La historia del Canal del Midi
Nacido de un antiguo sueño —conectar el Atlántico y el Mediterráneo a través del interior—, el Canal del Midi vio la luz durante el reinado de Luis XIV, entre 1667 y 1681. A Pierre-Paul Riquet se le debe este audaz sueño, que llegó a oídos del Rey Sol gracias a Jean-Baptiste Colbert, influyente ministro de Finanzas de Luis XIV.
Con el deseo de dejar huella en la historia y convertir a Francia en una gran potencia, Luis XIV encargó a Pierre-Paul Riquet, el 14 de octubre de 1666, que emprendiera la construcción del Canal Real del Languedoc (rebautizado como Canal del Mediodía tras la Revolución). ¡Así comenzó una obra de 14 años! El principal reto: encontrar la forma de abastecer de agua la obra.

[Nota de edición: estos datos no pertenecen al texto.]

Source: an optimization exercise on an open RTL-to-GDS flow (aim: small area). Production flows keep margins and buffers that such runs may drop. Where RTL was checked, it was by simulation tests only, not by an equivalence proof against the original. The clock port is modelled as an ideal driver; clocking choices that lean on that would not hold on a real chip. Power is estimated from default activity; no workload was simulated.

## trial 76
Design zcs8_core, start of the top module:
module zcs8_core (
    input  wire        clk,
    input  wire        rst,
    output wire        imem_req,
    output wire [15:0] imem_addr,
    input  wire        imem_ack,
    input  wire [7:0]  imem_rdata,
    input  wire        imem_err,
    output wire        dmem_req,
    output wire        dmem_we,
    output wire [15:0] dmem_addr,
    output wire [7:0]  dmem_wdata,
    input  wire        dmem_ack,
    input  wire [7:0]  dmem_rdata,
    input  wire        dmem_err,
    output wire        halted,
    output wire        faulted,
    output wire [1:0]  fault_code,
    output wire        fault_ram,
    output wire        fault_write,
    output wire [15:0] fault_info,
    output wire [7:0]  reg_a,
    output wire [7:0]  reg_b,
    output wire [7:0]  reg_c,
    output wire [7:0]  reg_d,
    output wire [7:0]  reg_e,
    output wire [7:0]  reg_h,
    output wire [7:0]  reg_l,
    output wire [7:0]  reg_t,
    output wire [15:0] reg_sp,
    output wire [15:0] reg_pc,
    output wire        flag_z,
    output wire        flag_s,
    output wire        flag_p,
    output wire        flag_cy
);
export LEC_CHECK = 0
export ABC_AREA = 1
export CAP_MARGIN = 5
export CORE_MARGIN = 2
export CORE_UTILIZATION = 60
export GPL_TIMING_DRIVEN = 0
export SLEW_MARGIN = 5
create_clock -name core_clock -period 10.0 [get_ports {clk}]
standard.sh (not shown) runs the stock make flow with config.mk's settings and CLKGATE_MAP_FILE= SYNTH_SCRIPT=/design/flow/synth_recipe.tcl, a recipe that flattens the netlist after the stock synthesis.
==> flow/flow/run.sh <==
#!/bin/bash
# The standard layout (standard.sh), with these changes:
#  - synthesis maps the logic with an area-only ABC script (flow/abc_area.script)
#    and without the full-adder extraction step (ADDER_MAP_FILE empty);
#    everything else in synthesis, registers included, is the standard synthesis,
#    except that pass-through wires get no buffer (SYNTH_INSBUF=0): the port
#    buffers are added in placement as usual;
#  - port buffers are sky130_fd_sc_hd__buf_1 cells;
#  - clock tree synthesis without dummy loads, with clkbuf_4 clock buffers,
#    then flow/post_cts.tcl upsizes the clock buffers whose sinks see the
#    slowest clock edges to clkbuf_8.
# Each tool's output is in orfs/logs/; make's own output is in flow_make.log.
set -euo pipefail
W=$PWD
rm -rf "$W/scripts_local"
cp -r "$FLOW_HOME/scripts" "$W/scripts_local"
cp "$W/flow/abc_area.script" "$W/scripts_local/abc_area.script"
printf 'set ::env(SCRIPTS_DIR) %s\nsource %s\n' "$W/scripts_local" "$W/synth_recipe.tcl" > "$W/my_synth.tcl"
sed "s#SYNTH_SCRIPT=[^ ]*#SYNTH_SCRIPT=$W/my_synth.tcl#" "$W/standard.sh" > "$W/my_standard.sh"
CTS="-sink_clustering_enable -repair_clock_nets -dont_use_dummy_load -buf_list sky130_fd_sc_hd__clkbuf_4"
bash "$W/my_standard.sh" "ADDER_MAP_FILE=" "SYNTH_INSBUF=0" "BUFFER_PORTS_ARGS=-buffer_cell sky130_fd_sc_hd__buf_1" "CTS_ARGS=$CTS" "POST_CTS_TCL=$W/flow/post_cts.tcl" finish > "$W/flow_make.log" 2>&1
==> flow/flow/abc_area.script <==
strash
dch -f
amap -F 10 -A 30
strash
dch -f
amap -F 10 -A 30
strash
dch -f
amap -F 10 -A 30
topo
==> flow/flow/post_cts.tcl <==
estimate_parasitics -placement
set upsized 0
foreach inst [get_cells clkbuf_*] {
  if {[get_property [get_property $inst liberty_cell] name] ne "sky130_fd_sc_hd__clkbuf_4"} { continue }
  set out [get_pins -of_objects $inst -filter "direction == output"]
  set worst 0
  foreach p [get_pins -of_objects [get_nets -of_objects $out] -filter "direction == input"] {
    set s [get_property $p slew_max]
    if {$s > $worst} { set worst $s }
  }
  if {$worst > 0.085} {
    replace_cell $inst sky130_fd_sc_hd__clkbuf_8
    incr upsized
  }
}
puts "post_cts: upsized $upsized clock buffers"
detailed_placement
check_placement -verbose
estimate_parasitics -placement
Trial 76: complete, dirty (capacitance limit, slew limit)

Gracias a su ingenio y sus conocimientos hidráulicos, se interesó por los arroyos y ríos de la Montaña Negra hasta el umbral de Naurouze, que permitiría que el agua fluyera tanto hacia el Mediterráneo como hacia el Atlántico. Hoy en día, este sistema constituye el punto más elevado del canal.
Riquet dedicó la mayor parte de su vida a este inmenso proyecto, sin llegar a ver la finalización de su canal, ya que falleció el 1 de octubre de 1680 en Toulouse.
Desde el inicio de las obras en 1667 hasta el viaje inaugural en 1681, la construcción movilizó hasta 12 000 obreros y continuó entre 1687 y 1694. De hecho, en los meses posteriores a la inauguración, aparecieron defectos de construcción. Vauban fue enviado al lugar por el rey para poner en marcha un amplio programa de obras con el fin de consolidar la obra maestra de Pierre-Paul Riquet.